Leyenda de Puebla. Durante el prolongado, destructor, cruento y heroico sitio que sufrió la ciudad de Puebla en 1863, surgió esta leyenda en el populoso barrio El Carmen, que era el límite entre los beligerantes franceses sitiadores y mexicanos sitiados. Estaban los invasores posesionados de la iglesia, de la famosa huerta de los carmelitas y del cementerio.
En la antigua calle Capuchinas tenia establecida una fonda una mujer de insignificante presencia, siendo su clientela regular gente de la tropa mexicana, que le daba de comer por pocos reales, sin faltar la carne que precisamente por la guerra escaseaba.

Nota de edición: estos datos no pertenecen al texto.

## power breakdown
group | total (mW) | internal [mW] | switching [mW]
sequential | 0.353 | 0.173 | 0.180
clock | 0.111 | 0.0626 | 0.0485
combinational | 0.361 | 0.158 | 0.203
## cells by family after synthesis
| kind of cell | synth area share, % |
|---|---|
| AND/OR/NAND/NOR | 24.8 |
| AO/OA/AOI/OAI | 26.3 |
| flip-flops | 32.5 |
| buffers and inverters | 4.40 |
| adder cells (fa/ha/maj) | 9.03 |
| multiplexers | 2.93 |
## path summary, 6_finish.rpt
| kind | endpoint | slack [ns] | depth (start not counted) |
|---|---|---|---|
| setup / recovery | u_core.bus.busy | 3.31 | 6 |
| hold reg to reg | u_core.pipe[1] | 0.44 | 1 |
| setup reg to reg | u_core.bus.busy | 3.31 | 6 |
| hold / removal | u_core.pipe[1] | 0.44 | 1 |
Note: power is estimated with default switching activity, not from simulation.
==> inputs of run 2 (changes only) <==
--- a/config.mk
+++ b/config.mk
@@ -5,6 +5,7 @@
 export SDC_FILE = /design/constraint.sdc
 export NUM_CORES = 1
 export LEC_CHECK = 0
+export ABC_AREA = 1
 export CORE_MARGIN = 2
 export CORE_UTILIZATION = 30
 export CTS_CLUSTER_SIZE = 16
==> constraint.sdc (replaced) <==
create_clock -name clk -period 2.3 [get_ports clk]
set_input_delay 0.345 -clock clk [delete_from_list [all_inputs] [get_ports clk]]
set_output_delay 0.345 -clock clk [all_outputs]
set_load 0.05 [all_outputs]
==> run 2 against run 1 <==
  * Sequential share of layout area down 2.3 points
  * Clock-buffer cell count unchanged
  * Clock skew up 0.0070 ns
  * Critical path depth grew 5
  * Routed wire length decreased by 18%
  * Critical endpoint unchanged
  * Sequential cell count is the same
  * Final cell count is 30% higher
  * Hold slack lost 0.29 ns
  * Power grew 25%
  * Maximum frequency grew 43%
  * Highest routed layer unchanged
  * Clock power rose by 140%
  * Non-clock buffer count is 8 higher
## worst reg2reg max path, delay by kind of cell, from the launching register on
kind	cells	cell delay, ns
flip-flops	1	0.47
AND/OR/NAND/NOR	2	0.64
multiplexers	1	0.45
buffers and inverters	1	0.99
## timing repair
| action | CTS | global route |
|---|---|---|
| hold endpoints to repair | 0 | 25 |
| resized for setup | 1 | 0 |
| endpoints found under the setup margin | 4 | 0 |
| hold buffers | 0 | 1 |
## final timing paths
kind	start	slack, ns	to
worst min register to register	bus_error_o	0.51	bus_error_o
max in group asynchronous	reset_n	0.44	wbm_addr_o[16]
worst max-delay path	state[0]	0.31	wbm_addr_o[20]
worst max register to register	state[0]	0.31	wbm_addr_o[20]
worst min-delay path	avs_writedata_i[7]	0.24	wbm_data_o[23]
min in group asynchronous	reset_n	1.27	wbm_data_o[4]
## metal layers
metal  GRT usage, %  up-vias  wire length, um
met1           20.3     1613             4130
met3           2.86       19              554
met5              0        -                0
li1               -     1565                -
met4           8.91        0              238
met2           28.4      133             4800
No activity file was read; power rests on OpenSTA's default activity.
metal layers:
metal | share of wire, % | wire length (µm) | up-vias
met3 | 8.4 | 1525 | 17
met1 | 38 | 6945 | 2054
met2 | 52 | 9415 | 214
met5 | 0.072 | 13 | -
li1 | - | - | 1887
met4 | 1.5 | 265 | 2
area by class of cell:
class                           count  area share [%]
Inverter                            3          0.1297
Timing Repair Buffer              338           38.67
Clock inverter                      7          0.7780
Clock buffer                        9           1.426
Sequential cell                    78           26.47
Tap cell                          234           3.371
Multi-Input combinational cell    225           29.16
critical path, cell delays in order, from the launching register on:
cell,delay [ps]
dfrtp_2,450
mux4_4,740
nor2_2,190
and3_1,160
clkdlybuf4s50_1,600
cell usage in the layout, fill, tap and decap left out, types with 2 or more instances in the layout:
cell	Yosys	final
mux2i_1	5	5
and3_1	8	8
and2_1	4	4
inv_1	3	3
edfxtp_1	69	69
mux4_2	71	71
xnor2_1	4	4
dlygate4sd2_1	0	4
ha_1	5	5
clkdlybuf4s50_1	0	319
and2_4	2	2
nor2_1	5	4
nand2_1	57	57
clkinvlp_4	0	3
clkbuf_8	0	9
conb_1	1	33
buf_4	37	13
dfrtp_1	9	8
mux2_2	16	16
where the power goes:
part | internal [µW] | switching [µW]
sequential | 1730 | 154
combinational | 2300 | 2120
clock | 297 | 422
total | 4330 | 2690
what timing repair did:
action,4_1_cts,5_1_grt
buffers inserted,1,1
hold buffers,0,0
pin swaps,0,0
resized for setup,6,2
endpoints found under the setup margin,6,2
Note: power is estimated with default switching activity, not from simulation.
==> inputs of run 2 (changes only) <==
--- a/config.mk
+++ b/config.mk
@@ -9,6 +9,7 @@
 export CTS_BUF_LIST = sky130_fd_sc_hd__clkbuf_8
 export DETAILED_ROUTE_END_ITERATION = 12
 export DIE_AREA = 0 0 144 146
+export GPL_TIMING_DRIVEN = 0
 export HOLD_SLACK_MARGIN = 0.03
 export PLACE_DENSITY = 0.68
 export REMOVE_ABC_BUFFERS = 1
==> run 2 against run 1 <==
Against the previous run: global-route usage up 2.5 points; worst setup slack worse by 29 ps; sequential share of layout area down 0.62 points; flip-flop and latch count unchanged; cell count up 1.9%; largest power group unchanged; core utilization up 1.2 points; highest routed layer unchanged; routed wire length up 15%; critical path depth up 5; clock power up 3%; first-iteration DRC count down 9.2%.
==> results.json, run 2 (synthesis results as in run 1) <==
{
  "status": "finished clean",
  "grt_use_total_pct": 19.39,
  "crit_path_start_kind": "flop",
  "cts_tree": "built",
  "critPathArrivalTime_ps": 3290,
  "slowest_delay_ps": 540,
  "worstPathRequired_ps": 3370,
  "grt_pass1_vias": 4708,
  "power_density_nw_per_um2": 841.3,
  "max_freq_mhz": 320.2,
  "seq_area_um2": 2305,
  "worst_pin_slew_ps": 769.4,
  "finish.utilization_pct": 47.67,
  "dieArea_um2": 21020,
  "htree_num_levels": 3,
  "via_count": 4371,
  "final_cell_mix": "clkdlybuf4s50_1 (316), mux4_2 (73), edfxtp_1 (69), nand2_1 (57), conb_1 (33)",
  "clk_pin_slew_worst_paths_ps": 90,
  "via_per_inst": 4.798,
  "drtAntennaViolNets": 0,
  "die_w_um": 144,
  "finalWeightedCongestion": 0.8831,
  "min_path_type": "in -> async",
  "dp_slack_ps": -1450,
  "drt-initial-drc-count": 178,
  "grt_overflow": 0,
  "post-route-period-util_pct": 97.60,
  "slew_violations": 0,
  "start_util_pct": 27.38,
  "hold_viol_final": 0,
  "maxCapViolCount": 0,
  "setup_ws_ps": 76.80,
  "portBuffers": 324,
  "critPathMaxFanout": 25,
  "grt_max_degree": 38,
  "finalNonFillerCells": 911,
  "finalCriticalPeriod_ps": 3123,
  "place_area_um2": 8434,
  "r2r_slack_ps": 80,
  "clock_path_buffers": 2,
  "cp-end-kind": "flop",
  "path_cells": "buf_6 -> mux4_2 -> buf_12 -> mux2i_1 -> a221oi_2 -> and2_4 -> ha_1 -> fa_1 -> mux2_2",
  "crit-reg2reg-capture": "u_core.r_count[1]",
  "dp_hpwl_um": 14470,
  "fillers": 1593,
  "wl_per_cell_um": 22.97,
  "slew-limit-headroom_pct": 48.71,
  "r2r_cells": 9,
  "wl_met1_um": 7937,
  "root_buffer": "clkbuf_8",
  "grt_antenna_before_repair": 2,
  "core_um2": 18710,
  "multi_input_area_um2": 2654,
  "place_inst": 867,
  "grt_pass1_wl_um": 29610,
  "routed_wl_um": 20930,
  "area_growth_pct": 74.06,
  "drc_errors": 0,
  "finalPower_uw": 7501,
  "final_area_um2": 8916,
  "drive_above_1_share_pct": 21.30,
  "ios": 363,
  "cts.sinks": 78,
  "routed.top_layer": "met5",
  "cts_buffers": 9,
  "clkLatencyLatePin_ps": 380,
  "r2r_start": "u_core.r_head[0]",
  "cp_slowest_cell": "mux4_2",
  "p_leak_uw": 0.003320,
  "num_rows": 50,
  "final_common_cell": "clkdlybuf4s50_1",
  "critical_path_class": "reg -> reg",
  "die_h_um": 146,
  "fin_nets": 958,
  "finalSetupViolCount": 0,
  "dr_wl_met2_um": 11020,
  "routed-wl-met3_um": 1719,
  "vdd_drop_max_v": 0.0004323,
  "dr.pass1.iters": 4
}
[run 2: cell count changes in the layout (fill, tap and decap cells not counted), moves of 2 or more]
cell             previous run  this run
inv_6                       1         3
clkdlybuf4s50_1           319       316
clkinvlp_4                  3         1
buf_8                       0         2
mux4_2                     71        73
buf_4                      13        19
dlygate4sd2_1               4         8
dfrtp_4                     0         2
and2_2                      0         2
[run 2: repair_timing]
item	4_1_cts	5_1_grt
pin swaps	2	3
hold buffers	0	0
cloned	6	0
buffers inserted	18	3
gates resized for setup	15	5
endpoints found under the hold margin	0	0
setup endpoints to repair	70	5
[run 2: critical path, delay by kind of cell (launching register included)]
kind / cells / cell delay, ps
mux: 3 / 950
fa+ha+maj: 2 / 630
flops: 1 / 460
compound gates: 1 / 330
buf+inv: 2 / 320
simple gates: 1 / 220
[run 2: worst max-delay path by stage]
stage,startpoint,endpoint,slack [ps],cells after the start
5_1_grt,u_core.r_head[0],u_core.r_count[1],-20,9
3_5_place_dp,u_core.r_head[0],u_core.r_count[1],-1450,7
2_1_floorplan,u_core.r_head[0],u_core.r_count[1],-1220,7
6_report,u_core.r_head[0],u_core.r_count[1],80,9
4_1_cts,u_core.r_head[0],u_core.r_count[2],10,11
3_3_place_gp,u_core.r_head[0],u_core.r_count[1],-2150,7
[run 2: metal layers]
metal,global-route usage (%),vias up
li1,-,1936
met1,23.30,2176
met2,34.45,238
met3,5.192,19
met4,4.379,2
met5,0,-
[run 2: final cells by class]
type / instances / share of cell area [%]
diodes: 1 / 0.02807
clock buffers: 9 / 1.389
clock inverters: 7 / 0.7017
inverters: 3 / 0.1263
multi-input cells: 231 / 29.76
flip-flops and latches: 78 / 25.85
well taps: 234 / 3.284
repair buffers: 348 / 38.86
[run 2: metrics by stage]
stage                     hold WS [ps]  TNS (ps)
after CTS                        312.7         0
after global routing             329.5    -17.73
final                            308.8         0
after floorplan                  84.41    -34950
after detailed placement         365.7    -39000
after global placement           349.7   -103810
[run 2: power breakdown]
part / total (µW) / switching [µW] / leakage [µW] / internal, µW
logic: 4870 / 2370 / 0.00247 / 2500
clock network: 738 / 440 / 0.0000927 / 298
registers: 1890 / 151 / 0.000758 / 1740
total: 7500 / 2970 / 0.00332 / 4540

Lo notable era que la carne no había en ningún lugar donde conseguirla, en ese establecimiento no faltaba, además se comía muy bien, corriéndose la fama a tal grado que los jefes y hasta algunos generales republicanos llegaban hasta ahí, desde los rumbos más opuestos de la ciudad, cuando podían dejar sus parapetos a disfrutar la sabrosa comida.
De esto, resulto una lógica sospecha de la autoridad contra la fondera, sobre la fama y medios de proporcionarse este alimento. Se le mando a vigilar, lo que ocurrió durante muchos días, pero no se les descubría nada anormal.

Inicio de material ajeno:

File: src/rtl/pong_score_keeper.sv
// Pong game-state and scoring: serve timing, per-player scores and rally-driven speed level.
// Optional win limit enabled by defining KEEPER_WIN_LIMIT_EN.
module pong_score_keeper #(
    parameter int unsigned SERVE_TICKS    = 8,
    parameter int unsigned HITS_PER_LEVEL = 4,
    parameter int unsigned MAX_LEVEL      = 9,
    parameter int unsigned WIN_SCORE      = 11
) (
    input  logic       clk,
    input  logic       rst_n,
    input  logic       game_clock,
    input  logic       start,
    input  logic       hit,
    input  logic       miss_l,
    input  logic       miss_r,
    output logic [3:0] score_l,
    output logic [3:0] score_r,
    output logic [3:0] level,
    output logic       serve,
    output logic       playing,
    output logic       game_over,
    output logic       winner
);

    localparam int unsigned SCORE_W = 4;
    localparam int unsigned CNT_W   = 8;
`ifdef KEEPER_WIN_LIMIT_EN
    localparam bit WIN_EN = 1'b1;
`else
    localparam bit WIN_EN = 1'b0;
`endif

    typedef enum logic [1:0] {S_IDLE, S_SERVE, S_PLAY, S_OVER} state_e;

    state_e             state_q, state_d;
    logic               sync1_q, sync2_q, hist_q;
    logic [CNT_W-1:0]   serve_cnt_q, serve_cnt_d;
    logic [CNT_W-1:0]   rally_q, rally_d;
    logic [SCORE_W-1:0] score_l_q, score_l_d, score_r_q, score_r_d, level_q, level_d;
    logic               serve_q, serve_d, playing_q, playing_d;
    logic               game_over_q, game_over_d, winner_q, winner_d;
    logic               step_c;
    logic [CNT_W-1:0]   quot_c;
    logic [SCORE_W-1:0] inc_l_c, inc_r_c;

    // Either edge of the synchronized game clock is one game step.
    assign step_c  = sync2_q ^ hist_q;
    assign inc_l_c = score_l_q + SCORE_W'(1);
    assign inc_r_c = score_r_q + SCORE_W'(1);

    always_comb begin
        state_d     = state_q;
        serve_cnt_d = serve_cnt_q;
        rally_d     = rally_q;
        score_l_d   = score_l_q;
        score_r_d   = score_r_q;
        level_d     = level_q;
        serve_d     = 1'b0;
        winner_d    = winner_q;
        quot_c      = '0;

        if (start) begin
            state_d     = S_SERVE;
            serve_cnt_d = CNT_W'(SERVE_TICKS);
            rally_d     = '0;
            score_l_d   = '0;
            score_r_d   = '0;
            level_d     = '0;
            winner_d    = 1'b0;
        end else begin
            case (state_q)
                S_SERVE: begin
                    if (step_c) begin
                        serve_cnt_d = serve_cnt_q - CNT_W'(1);
                        if (serve_cnt_q == CNT_W'(1)) begin
                            serve_d = 1'b1;
                            state_d = S_PLAY;
                        end
                    end
                end
                S_PLAY: begin
                    if (miss_l || miss_r) begin
                        rally_d     = '0;
                        level_d     = '0;
                        serve_cnt_d = CNT_W'(SERVE_TICKS);
                        state_d     = S_SERVE;
                        // miss_l outranks miss_r; the missing side's opponent scores.
                        if (miss_l) begin
                            score_r_d = inc_r_c;
                            if (WIN_EN && inc_r_c == SCORE_W'(WIN_SCORE)) begin
                                state_d  = S_OVER;
                                winner_d = 1'b1;
                            end
                        end else begin
                            score_l_d = inc_l_c;
                            if (WIN_EN && inc_l_c == SCORE_W'(WIN_SCORE)) begin
                                state_d  = S_OVER;
                                winner_d = 1'b0;
                            end
                        end
                    end else if (hit) begin
                        if (rally_q != '1) begin
                            rally_d = rally_q + CNT_W'(1);
                        end
                        quot_c  = rally_d / CNT_W'(HITS_PER_LEVEL);
                        level_d = (quot_c > CNT_W'(MAX_LEVEL)) ? SCORE_W'(MAX_LEVEL)
                                                               : quot_c[SCORE_W-1:0];
                    end
                end
                default: ;
            endcase
        end

        playing_d   = (state_d == S_PLAY);
        game_over_d = (state_d == S_OVER);
    end

    always_ff @(posedge clk or negedge rst_n) begin
        if (!rst_n) begin
            state_q     <= S_IDLE;
            sync1_q     <= 1'b0;
            sync2_q     <= 1'b0;
            hist_q      <= 1'b0;
            serve_cnt_q <= '0;
            rally_q     <= '0;
            score_l_q   <= '0;
            score_r_q   <= '0;
            level_q     <= '0;
            serve_q     <= 1'b0;
            playing_q   <= 1'b0;
            game_over_q <= 1'b0;
            winner_q    <= 1'b0;
        end else begin
            state_q     <= state_d;
            sync1_q     <= game_clock;
            sync2_q     <= sync1_q;
            hist_q      <= sync2_q;
            serve_cnt_q <= serve_cnt_d;
            rally_q     <= rally_d;
            score_l_q   <= score_l_d;
            score_r_q   <= score_r_d;
            level_q     <= level_d;
            serve_q     <= serve_d;
            playing_q   <= playing_d;
            game_over_q <= game_over_d;
            winner_q    <= winner_d;
        end
    end

    assign score_l   = score_l_q;
    assign score_r   = score_r_q;
    assign level     = level_q;
    assign serve     = serve_q;
    assign playing   = playing_q;
    assign game_over = game_over_q;
    assign winner    = winner_q;

endmodule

La tropa seguía comiendo carne hasta que un día, cuando ya se estaba abandonando la vigilancia, se notó que por las hendiduras de la puerta se veía tenue luz, como si se estuviera encendida una bujía. Era el final de la noche madrugada del nuevo día.

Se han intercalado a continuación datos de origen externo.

## src/rtl/dm_arbiter_pkg.sv

```systemverilog
// Shared definitions for the data-memory arbiter:
//   state_e     - arbiter FSM states (idle, memory access in flight, completion pulse)
//   OWN_CPU/DBG - owner encodings; also the bit index of each requester in the
//                 request vector handed to the round-robin picker
//   cnt_width   - width of the access-cycle down-counter for a given latency
package dm_arbiter_pkg;

   typedef enum logic [1:0] {
      ST_IDLE   = 2'd0,
      ST_ACCESS = 2'd1,
      ST_DONE   = 2'd2
   } state_e;

   localparam logic OWN_CPU = 1'b0;
   localparam logic OWN_DBG = 1'b1;

   // Down-counter has to hold MEM_LAT-1; one spare bit keeps MEM_LAT=1 legal.
   function automatic int cnt_width(input int lat);
      return $clog2(lat) + 1;
   endfunction

endpackage

```

## src/rtl/dm_arbiter_rr_arb2.sv

```systemverilog
// Two-way round-robin picker, purely combinational.
// Ports:
//   req_i   [1:0] requests, bit OWN_CPU = CPU, bit OWN_DBG = debug
//   last_i        requester granted most recently
//   gnt_o         index of the chosen requester (only meaningful when valid_o)
//   valid_o       at least one request present
module rr_arb2
   import dm_arbiter_pkg::*;
(
   input  logic [1:0] req_i,
   input  logic       last_i,
   output logic       gnt_o,
   output logic       valid_o
);

   always_comb begin
      gnt_o   = OWN_CPU;
      valid_o = |req_i;
      unique case (req_i)
         2'b01:   gnt_o = OWN_CPU;
         2'b10:   gnt_o = OWN_DBG;
         // Contention: whoever was not served last time wins.
         2'b11:   gnt_o = ~last_i;
         default: gnt_o = OWN_CPU;
      endcase
   end

endmodule

```

## src/rtl/dm_arbiter.sv

```systemverilog
// Data-memory arbiter. Shares the single-port data memory between the CPU
// load/store path and the debug/program-loader port, one access at a time,
// each access taking MEM_LAT memory cycles followed by a one-cycle done pulse.
// Ports:
//   clk, rst_n                       clock, asynchronous active-low reset
//   cpu_req/we/addr/wdata            CPU request (level, held until cpu_done)
//   cpu_rdata, cpu_done, cpu_stall   CPU load data, completion pulse, stall
//   dbg_req/we/addr/wdata            debug request (level, held until dbg_done)
//   dbg_rdata, dbg_done              debug read data, completion pulse
//   mem_adr/we/wdata, mem_rdata      data-memory interface
//   busy, owner                      not idle; current/last grant (0=CPU, 1=DBG)
module dm_arbiter
   import dm_arbiter_pkg::*;
#(
   parameter int AW      = 16,
   parameter int DW      = 16,
   parameter int MEM_LAT = 2
) (
   input  logic          clk,
   input  logic          rst_n,
   input  logic          cpu_req,
   input  logic          cpu_we,
   input  logic [AW-1:0] cpu_addr,
   input  logic [DW-1:0] cpu_wdata,
   output logic [DW-1:0] cpu_rdata,
   output logic          cpu_done,
   output logic          cpu_stall,
   input  logic          dbg_req,
   input  logic          dbg_we,
   input  logic [AW-1:0] dbg_addr,
   input  logic [DW-1:0] dbg_wdata,
   output logic [DW-1:0] dbg_rdata,
   output logic          dbg_done,
   output logic [AW-1:0] mem_adr,
   output logic          mem_we,
   output logic [DW-1:0] mem_wdata,
   input  logic [DW-1:0] mem_rdata,
   output logic          busy,
   output logic          owner
);

   localparam int            CW       = cnt_width(MEM_LAT);
   localparam logic [CW-1:0] CNT_INIT = CW'(MEM_LAT - 1);

   state_e        state_q, state_d;
   logic [CW-1:0] cnt_q, cnt_d;
   logic          owner_q, owner_d;
   logic          we_q, we_d;
   logic          mem_we_q, mem_we_d;
   logic [AW-1:0] mem_adr_q, mem_adr_d;
   logic [DW-1:0] mem_wdata_q, mem_wdata_d;
   logic [DW-1:0] cpu_rdata_q, cpu_rdata_d;
   logic [DW-1:0] dbg_rdata_q, dbg_rdata_d;
   logic          cpu_done_q, cpu_done_d;
   logic          dbg_done_q, dbg_done_d;

   logic          arb_gnt;
   logic          arb_valid;

   rr_arb2 u_rr (
      .req_i   ({dbg_req, cpu_req}),
      .last_i  (owner_q),
      .gnt_o   (arb_gnt),
      .valid_o (arb_valid)
   );

   always_ff @(posedge clk or negedge rst_n) begin
      if (!rst_n) begin
         state_q     <= ST_IDLE;
         cnt_q       <= '0;
         owner_q     <= OWN_DBG;  // CPU wins the first tie after reset
         we_q        <= 1'b0;
         mem_we_q    <= 1'b0;
         mem_adr_q   <= '0;
         mem_wdata_q <= '0;
         cpu_rdata_q <= '0;
         dbg_rdata_q <= '0;
         cpu_done_q  <= 1'b0;
         dbg_done_q  <= 1'b0;
      end else begin
         state_q     <= state_d;
         cnt_q       <= cnt_d;
         owner_q     <= owner_d;
         we_q        <= we_d;
         mem_we_q    <= mem_we_d;
         mem_adr_q   <= mem_adr_d;
         mem_wdata_q <= mem_wdata_d;
         cpu_rdata_q <= cpu_rdata_d;
         dbg_rdata_q <= dbg_rdata_d;
         cpu_done_q  <= cpu_done_d;
         dbg_done_q  <= dbg_done_d;
      end
   end

   always_comb begin
      state_d     = state_q;
      cnt_d       = cnt_q;
      owner_d     = owner_q;
      we_d        = we_q;
      mem_we_d    = 1'b0;
      mem_adr_d   = mem_adr_q;
      mem_wdata_d = mem_wdata_q;
      cpu_rdata_d = cpu_rdata_q;
      dbg_rdata_d = dbg_rdata_q;
      cpu_done_d  = 1'b0;
      dbg_done_d  = 1'b0;

      unique case (state_q)
         ST_IDLE: begin
            if (arb_valid) begin
               state_d = ST_ACCESS;
               cnt_d   = CNT_INIT;
               owner_d = arb_gnt;
               if (arb_gnt == OWN_DBG) begin
                  we_d        = dbg_we;
                  mem_adr_d   = dbg_addr;
                  mem_wdata_d = dbg_wdata;
               end else begin
                  we_d        = cpu_we;
                  mem_adr_d   = cpu_addr;
                  mem_wdata_d = cpu_wdata;
               end
               // Write strobe lives only in the first ACCESS cycle, so a
               // store hits the memory exactly once however long MEM_LAT is.
               mem_we_d = we_d;
            end
         end

         ST_ACCESS: begin
            if (cnt_q == '0) begin
               state_d = ST_DONE;
               if (owner_q == OWN_DBG) begin
                  dbg_done_d = 1'b1;
                  if (!we_q) dbg_rdata_d = mem_rdata;
               end else begin
                  cpu_done_d = 1'b1;
                  if (!we_q) cpu_rdata_d = mem_rdata;
               end
            end else begin
               cnt_d = cnt_q - CW'(1);
            end
         end

         ST_DONE: begin
            state_d = ST_IDLE;
         end

         default: begin
            state_d = ST_IDLE;
         end
      endcase
   end

   assign mem_adr   = mem_adr_q;
   assign mem_we    = mem_we_q;
   assign mem_wdata = mem_wdata_q;
   assign cpu_rdata = cpu_rdata_q;
   assign dbg_rdata = dbg_rdata_q;
   assign cpu_done  = cpu_done_q;
   assign dbg_done  = dbg_done_q;
   assign cpu_stall = cpu_req & ~cpu_done_q;
   assign busy      = (state_q != ST_IDLE);
   assign owner     = owner_q;

endmodule

```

En ese entonces la parte alta de las puertas de las casas a manera de ventanilla, tenía grandes ojos, por lo que se veía afuera para adentro o viceversa. Los guardias vieron después más intensa la luz, como producida por un quinqué, oyeron chirriar la puerta y a continuación salió la fondera con su ayudante, una mujer de físico grande, fuerte morena tipo de la sierra poblana, las siguieron y grande fue su sorpresa de los vigilantes.
Las dos mujeres se dedicaron a asaltar a los franceses, ya asesinados llevaban los cadáveres a esconder entre las tumbas del cementerio, lo descuartizaban y destazaban escogiendo las mejores partes, enterrando lo demás, en el panteón El Carmen, regresaron las dos, una con un saco enorme y pesado bulto lleno de carne.
La autoridad militar republicana les formó consejo de guerra, sumaria. El fiscal pidió la pena de muerte para ellas y "el defensor logró su libertad porque habían matado a enemigos, las dejaron libres".